= Beginning of Section =
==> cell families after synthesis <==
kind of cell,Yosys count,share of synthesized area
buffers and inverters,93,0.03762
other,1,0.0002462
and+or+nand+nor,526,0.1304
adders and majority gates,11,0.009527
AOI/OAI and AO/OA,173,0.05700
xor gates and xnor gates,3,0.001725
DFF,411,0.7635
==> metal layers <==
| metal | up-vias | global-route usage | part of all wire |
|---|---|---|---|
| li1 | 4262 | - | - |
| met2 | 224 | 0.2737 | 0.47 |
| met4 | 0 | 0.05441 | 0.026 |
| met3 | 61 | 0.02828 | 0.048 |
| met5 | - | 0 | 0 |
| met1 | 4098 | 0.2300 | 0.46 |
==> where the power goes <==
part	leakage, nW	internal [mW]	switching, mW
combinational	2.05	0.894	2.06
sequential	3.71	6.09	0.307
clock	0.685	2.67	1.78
**src/verilog/beam_tx_pkg.sv**
```systemverilog
package beam_tx_pkg;

    // Input and counter widths
    localparam int R_W     = 8;
    localparam int POINT_W = 13;

    // Integer delay in samples, squares need twice that
    localparam int DELAY_W = 14;
    localparam int SQ_W    = 2 * DELAY_W;

    typedef logic [R_W-1:0]     r_t;
    typedef logic [DELAY_W-1:0] delay_t;
    typedef logic [SQ_W-1:0]    sq_t;
    typedef logic [POINT_W-1:0] point_t;

    // Scanline control
    typedef enum logic [1:0] {
        IDLE,
        SEED,
        WAIT_TX
    } seed_state_t;

    // Delay search per element offset
    typedef enum logic [1:0] {
        GEN_IDLE,
        GEN_STEP,   // One N increment per cycle
        GEN_EMIT    // Delay for offset k is final
    } gen_state_t;

endpackage

```
**src/verilog/focal_seed.sv**
```systemverilog
`timescale 1ns/1ps

module focal_seed #(
    parameter int R_STEP = 1
) (
    input  logic                clk,
    input  logic                rst,
    input  logic                initiate,
    input  beam_tx_pkg::r_t     r_0,
    input  beam_tx_pkg::point_t num_points,
    input  logic                tx_done,
    output logic                seed_valid,
    output beam_tx_pkg::delay_t n0,
    output logic                done
);
    import beam_tx_pkg::*;

    // Radius can grow past r_0 by up to num_points steps
    localparam int RAD_W  = POINT_W + 1;
    localparam int PROD_W = RAD_W + 11;

    seed_state_t       state;
    point_t            point_cnt;
    point_t            num_points_q;
    logic [RAD_W-1:0]  radius;
    logic [PROD_W-1:0] prod;
    logic              last_point;

    // 1039 * r = 1024r + 16r - r, then divide by 64
    assign prod = (PROD_W'(radius) << 10) + (PROD_W'(radius) << 4) - PROD_W'(radius);
    assign n0   = prod[6 +: DELAY_W];

    assign last_point = (point_cnt == num_points_q - 1'b1);
    assign done       = (state == WAIT_TX) && tx_done && last_point;

    always_ff @(posedge clk) begin
        if (rst) begin
            state      <= IDLE;
            seed_valid <= 1'b0;
            point_cnt  <= '0;
        end else begin
            seed_valid <= 1'b0;
            case (state)
                IDLE: begin
                    if (initiate && num_points != '0) begin
                        point_cnt  <= '0;
                        seed_valid <= 1'b1;
                        state      <= SEED;
                    end
                end
                SEED: begin
                    state <= WAIT_TX;
                end
                WAIT_TX: begin
                    if (tx_done) begin
                        if (last_point) begin
                            state <= IDLE;
                        end else begin
                            point_cnt  <= point_cnt + 1'b1;
                            seed_valid <= 1'b1;
                            state      <= SEED;
                        end
                    end
                end
                default: begin
                    state <= IDLE;
                end
            endcase
        end
    end

    // Scanline operands, only loaded from IDLE so a busy initiate is dropped
    always_ff @(posedge clk) begin
        if (state == IDLE && initiate) begin
            num_points_q <= num_points;
            radius       <= RAD_W'(r_0);
        end else if (state == WAIT_TX && tx_done && !last_point) begin
            radius <= radius + RAD_W'(R_STEP);
        end
    end

    // The seed strobe and the state register stay in lockstep
    a_seed_in_seed: assert property (@(posedge clk) disable iff (rst)
        seed_valid |-> state == SEED);

endmodule

```
**src/verilog/element_delay_gen.sv**
```systemverilog
`timescale 1ns/1ps

module element_delay_gen #(
    parameter int  NUM_ELEMENTS  = 64,
    parameter int  ELEMENT_PITCH = 3,
    localparam int IDX_W         = $clog2(NUM_ELEMENTS / 2 + 1)
) (
    input  logic                clk,
    input  logic                rst,
    input  logic                seed_valid,
    input  beam_tx_pkg::delay_t n0,
    output logic                elem_valid,
    output logic [IDX_W-1:0]    elem_offset,
    output beam_tx_pkg::delay_t elem_delay,
    output logic                elem_last
);
    import beam_tx_pkg::*;

    localparam int  HALF     = NUM_ELEMENTS / 2;
    localparam sq_t PITCH_SQ = sq_t'(ELEMENT_PITCH * ELEMENT_PITCH);

    gen_state_t       state;
    delay_t           n;            // Candidate delay
    sq_t              n_sq;         // Running N squared
    sq_t              n_sq_inc;
    sq_t              seed_sq;
    sq_t              target;       // N0^2 + (k * pitch)^2
    sq_t              target_next;
    sq_t              off_inc;      // (2k + 1) * pitch^2
    logic [IDX_W-1:0] k;
    delay_t           prev_delay;   // Delay emitted for the previous offset

    assign seed_sq     = sq_t'(n0) * sq_t'(n0);
    assign n_sq_inc    = n_sq + sq_t'({n, 1'b1});   // (N+1)^2 = N^2 + 2N + 1
    assign target_next = target + off_inc;

    assign elem_valid  = (state == GEN_EMIT);
    assign elem_offset = k;
    assign elem_delay  = n;
    assign elem_last   = elem_valid && (k == IDX_W'(HALF));

    always_ff @(posedge clk) begin
        if (rst) begin
            state <= GEN_IDLE;
            k     <= '0;
        end else begin
            case (state)
                GEN_IDLE: begin
                    // Centre element needs no search
                    if (seed_valid) begin
                        k     <= '0;
                        state <= GEN_EMIT;
                    end
                end
                GEN_STEP: begin
                    if (n_sq_inc >= target) begin
                        state <= GEN_EMIT;
                    end
                end
                GEN_EMIT: begin
                    if (elem_last) begin
                        state <= GEN_IDLE;
                    end else begin
                        k <= k + 1'b1;
                        // Current N may already cover the next offset
                        if (n_sq < target_next) begin
                            state <= GEN_STEP;
                        end
                    end
                end
                default: begin
                    state <= GEN_IDLE;
                end
            endcase
        end
    end

    always_ff @(posedge clk) begin
        if (state == GEN_IDLE && seed_valid) begin
            n       <= n0;
            n_sq    <= seed_sq;
            target  <= seed_sq;
            off_inc <= PITCH_SQ;
        end else if (state == GEN_STEP) begin
            n    <= n + 1'b1;
            n_sq <= n_sq_inc;
        end else if (state == GEN_EMIT) begin
            target  <= target_next;
            off_inc <= off_inc + (PITCH_SQ << 1);
        end
    end

    always_ff @(posedge clk) begin
        if (elem_valid) begin
            prev_delay <= elem_delay;
        end
    end

    // Delays grow with distance from the centre element
    a_delay_monotonic: assert property (@(posedge clk) disable iff (rst)
        elem_valid && elem_offset != '0 |-> elem_delay >= prev_delay);

endmodule

```
**src/verilog/delay_table.sv**
```systemverilog
`timescale 1ns/1ps

module delay_table #(
    parameter int  NUM_ELEMENTS = 64,
    localparam int IDX_W        = $clog2(NUM_ELEMENTS / 2 + 1)
) (
    input  logic                                          clk,
    input  logic                                          rst,
    input  logic                                          elem_valid,
    input  logic [IDX_W-1:0]                              elem_offset,
    input  beam_tx_pkg::delay_t                           elem_delay,
    input  logic                                          elem_last,
    output logic                                          table_ready,
    output logic [NUM_ELEMENTS*beam_tx_pkg::DELAY_W-1:0]  delay_flat,
    output beam_tx_pkg::delay_t                           delay_min,
    output beam_tx_pkg::delay_t                           delay_max
);
    import beam_tx_pkg::*;

    localparam int HALF   = NUM_ELEMENTS / 2;
    localparam int ADDR_W = $clog2(NUM_ELEMENTS);

    delay_t            mem [NUM_ELEMENTS];
    logic [ADDR_W-1:0] pos_idx;
    logic [ADDR_W-1:0] neg_idx;
    logic              has_neg;

    // Centre element sits at HALF-1, one side has one more element
    assign pos_idx = ADDR_W'(HALF - 1) + ADDR_W'(elem_offset);
    assign neg_idx = ADDR_W'(HALF - 1) - ADDR_W'(elem_offset);
    assign has_neg = (elem_offset != '0) && (elem_offset < IDX_W'(HALF));

    always_ff @(posedge clk) begin
        if (elem_valid) begin
            mem[pos_idx] <= elem_delay;
            if (has_neg) begin
                mem[neg_idx] <= elem_delay;     // Mirror slot
            end
        end
    end

    // Offset 0 opens a new point
    always_ff @(posedge clk) begin
        if (elem_valid) begin
            if (elem_offset == '0) begin
                delay_min <= elem_delay;
                delay_max <= elem_delay;
            end else begin
                if (elem_delay < delay_min) begin
                    delay_min <= elem_delay;
                end
                if (elem_delay > delay_max) begin
                    delay_max <= elem_delay;
                end
            end
        end
    end

    always_ff @(posedge clk) begin
        if (rst) begin
            table_ready <= 1'b0;
        end else begin
            table_ready <= elem_valid && elem_last;
        end
    end

    for (genvar i = 0; i < NUM_ELEMENTS; i++) begin : g_flat
        assign delay_flat[i*DELAY_W +: DELAY_W] = mem[i];
    end

    a_offset_range: assert property (@(posedge clk) disable iff (rst)
        elem_valid |-> elem_offset <= IDX_W'(HALF));

endmodule

```
**src/verilog/tx_countdown.sv**
```systemverilog
`timescale 1ns/1ps

module tx_countdown #(
    parameter int NUM_ELEMENTS = 64
) (
    input  logic                                          clk,
    input  logic                                          rst,
    input  logic                                          table_ready,
    input  logic [NUM_ELEMENTS*beam_tx_pkg::DELAY_W-1:0]  delay_flat,
    input  beam_tx_pkg::delay_t                           delay_min,
    input  beam_tx_pkg::delay_t                           delay_max,
    output logic [NUM_ELEMENTS-1:0]                       tx_array,
    output logic                                          tx_done
);
    import beam_tx_pkg::*;

    logic                    running;
    delay_t                  cnt;
    delay_t                  span;      // Last count value
    delay_t                  max_q;
    logic [NUM_ELEMENTS-1:0] hit;

    // Longest delay fires first
    for (genvar i = 0; i < NUM_ELEMENTS; i++) begin : g_hit
        assign hit[i] = (cnt == max_q - delay_flat[i*DELAY_W +: DELAY_W]);
    end

    always_ff @(posedge clk) begin
        if (rst) begin
            running  <= 1'b0;
            cnt      <= '0;
            tx_array <= '0;
            tx_done  <= 1'b0;
        end else begin
            tx_array <= running ? hit : '0;
            tx_done  <= running && (cnt == span);
            if (table_ready) begin
                running <= 1'b1;
                cnt     <= '0;
            end else if (running) begin
                if (cnt == span) begin
                    running <= 1'b0;
                end else begin
                    cnt <= cnt + 1'b1;
                end
            end
        end
    end

    always_ff @(posedge clk) begin
        if (table_ready) begin
            span  <= delay_max - delay_min;
            max_q <= delay_max;
        end
    end

    // Next table only lands once the previous countdown is over and quiet
    a_quiet_when_idle: assert property (@(posedge clk) disable iff (rst)
        table_ready |-> !running && tx_array == '0);

endmodule

```
**src/verilog/beam_tx_top.sv**
```systemverilog
`timescale 1ns/1ps

module beam_tx_top #(
    parameter int  NUM_ELEMENTS  = 64,     // Even
    parameter int  ELEMENT_PITCH = 3,
    parameter int  R_STEP        = 1,
    localparam int IDX_W         = $clog2(NUM_ELEMENTS / 2 + 1)
) (
    input  logic                    clk,
    input  logic                    rst,
    input  logic                    initiate,
    input  beam_tx_pkg::r_t         r_0,
    input  beam_tx_pkg::point_t     num_points,
    output logic [NUM_ELEMENTS-1:0] tx_array,
    output logic                    done
);
    import beam_tx_pkg::*;

    logic                          seed_valid;
    delay_t                        n0;
    logic                          elem_valid;
    logic [IDX_W-1:0]              elem_offset;
    delay_t                        elem_delay;
    logic                          elem_last;
    logic                          table_ready;
    logic [NUM_ELEMENTS*DELAY_W-1:0] delay_flat;
    delay_t                        delay_min;
    delay_t                        delay_max;
    logic                          tx_done;

    focal_seed #(
        .R_STEP (R_STEP)
    ) u_seed (
        .clk        (clk),
        .rst        (rst),
        .initiate   (initiate),
        .r_0        (r_0),
        .num_points (num_points),
        .tx_done    (tx_done),
        .seed_valid (seed_valid),
        .n0         (n0),
        .done       (done)
    );

    element_delay_gen #(
        .NUM_ELEMENTS  (NUM_ELEMENTS),
        .ELEMENT_PITCH (ELEMENT_PITCH)
    ) u_gen (
        .clk         (clk),
        .rst         (rst),
        .seed_valid  (seed_valid),
        .n0          (n0),
        .elem_valid  (elem_valid),
        .elem_offset (elem_offset),
        .elem_delay  (elem_delay),
        .elem_last   (elem_last)
    );

    delay_table #(
        .NUM_ELEMENTS (NUM_ELEMENTS)
    ) u_table (
        .clk         (clk),
        .rst         (rst),
        .elem_valid  (elem_valid),
        .elem_offset (elem_offset),
        .elem_delay  (elem_delay),
        .elem_last   (elem_last),
        .table_ready (table_ready),
        .delay_flat  (delay_flat),
        .delay_min   (delay_min),
        .delay_max   (delay_max)
    );

    tx_countdown #(
        .NUM_ELEMENTS (NUM_ELEMENTS)
    ) u_countdown (
        .clk         (clk),
        .rst         (rst),
        .table_ready (table_ready),
        .delay_flat  (delay_flat),
        .delay_min   (delay_min),
        .delay_max   (delay_max),
        .tx_array    (tx_array),
        .tx_done     (tx_done)
    );

endmodule

```
===== config.mk =====
export PLATFORM = sky130hd
export DESIGN_NAME = dnc_write_weighting
export DESIGN_NICKNAME = d
export VERILOG_FILES = /design/src/common/dnc_pkg.sv /design/src/rtl/dnc_write_weighting.sv /design/src/rtl/write_weighting/gate_blend.sv /design/src/rtl/write_weighting/gate_scale.sv /design/src/rtl/write_weighting/write_weighting_ctrl.sv
export SDC_FILE = /design/constraint.sdc
export NUM_CORES = 2
export LEC_CHECK = 0
export BUFFER_PORTS_ARGS = -buffer_cell sky130_fd_sc_hd__clkbuf_2
export CAP_MARGIN = 10
export CORE_MARGIN = 5
export CORE_UTILIZATION = 42
export DETAILED_ROUTE_END_ITERATION = 12
export HOLD_SLACK_MARGIN = 0.12
export PLACE_DENSITY_LB_ADDON = 0.05
export RECOVER_POWER = 25
export SYNTH_ARGS = -nofsm -noshare
export SYNTH_HDL_FRONTEND = slang
export SYNTH_SLANG_ARGS = --single-unit

===== constraint.sdc =====
create_clock -name CLK -period 10.45 [get_ports CLK]
set_input_delay 2.09 -clock CLK [delete_from_list [all_inputs] [get_ports CLK]]
set_output_delay 2.09 -clock CLK [all_outputs]
set_load 0.1 [all_outputs]

===== src/common/dnc_pkg.sv =====
//////////////////////////////////////////////////
// Widths, Q1.15 constants, channel structs and
// controller state type for the write weighting
//////////////////////////////////////////////////

package dnc_pkg;

  //////////////////////////////////////////////////
  // Sizes
  //////////////////////////////////////////////////

  // One Q1.15 word
  localparam int FRAC_W = 16;

  // Fraction bits, product shift amount
  localparam int FRAC_SHIFT = FRAC_W - 1;

  // Full width of a word by word product
  localparam int PROD_W = 2 * FRAC_W;

  // Longest vector per command
  localparam int MAX_N = 256;

  // Counter must hold MAX_N itself
  localparam int CNT_W = $clog2(MAX_N + 1);

  //////////////////////////////////////////////////
  // Fixed point
  //////////////////////////////////////////////////

  // Unsigned Q1.15 value
  typedef logic [FRAC_W-1:0] frac_t;

  // 1.0 in Q1.15
  localparam frac_t FRAC_ONE = frac_t'(32768);

  //////////////////////////////////////////////////
  // Channel payloads
  //////////////////////////////////////////////////

  // Command word, vector length and both gates
  typedef struct packed {
    logic [CNT_W-1:0] size_n;
    frac_t            ga;
    frac_t            gw;
  } ww_cmd_t;

  // Input pair, allocation and content weighting
  typedef struct packed {
    frac_t a;
    frac_t c;
  } ww_elem_t;

  // Result word, last marks element N-1
  typedef struct packed {
    frac_t w;
    logic  last;
  } ww_out_t;

  //////////////////////////////////////////////////
  // Controller
  //////////////////////////////////////////////////

  typedef enum logic [1:0] {
    S_IDLE,
    S_RUN,
    S_DONE,
    S_RELEASE
  } ww_state_t;

endpackage
--- config.mk ---
export PLATFORM = sky130hd
export DESIGN_NAME = fetch_top
export DESIGN_NICKNAME = d
export VERILOG_FILES = /design/src/hw/rv_isa_pkg.sv /design/src/hw/fetch_pkg.sv /design/src/hw/next_pc_predict.sv /design/src/hw/fetch_ctrl.sv /design/src/hw/commit_pc_track.sv /design/src/hw/fetch_top.sv
export SDC_FILE = /design/constraint.sdc
export NUM_CORES = 1
export LEC_CHECK = 0
export ABC_CLOCK_PERIOD_IN_PS = 6300
export BUFFER_PORTS_ARGS = -buffer_cell sky130_fd_sc_hd__buf_2
export CORE_ASPECT_RATIO = 1.25
export CORE_MARGIN = 8
export CORE_UTILIZATION = 51
export CTS_CLUSTER_SIZE = 20
export DETAILED_ROUTE_END_ITERATION = 10
export GPL_TIMING_DRIVEN = 0
export PLACE_DENSITY = 0.79
export SLEW_MARGIN = 20
export SYNTH_ARGS = -nofsm -noshare
export SYNTH_HDL_FRONTEND = slang
export SYNTH_SLANG_ARGS = --single-unit
--- constraint.sdc ---
create_clock -name clk -period 6.3 [get_ports clk]
set_input_delay 0 -clock clk [delete_from_list [all_inputs] [get_ports clk]]
set_output_delay 0 -clock clk [all_outputs]
set_load 0.03 [all_outputs]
= End of Section =
*THE TASK*.
Return, exactly as they stand, the lines from the start of the records above through the line with "xor gates and xnor gates,3,0.001725", both ends included, and no other lines.

*ANSWER SECTION*.
==> cell families after synthesis <==
kind of cell,Yosys count,share of synthesized area
buffers and inverters,93,0.03762
other,1,0.0002462
and+or+nand+nor,526,0.1304
adders and majority gates,11,0.009527
AOI/OAI and AO/OA,173,0.05700
xor gates and xnor gates,3,0.001725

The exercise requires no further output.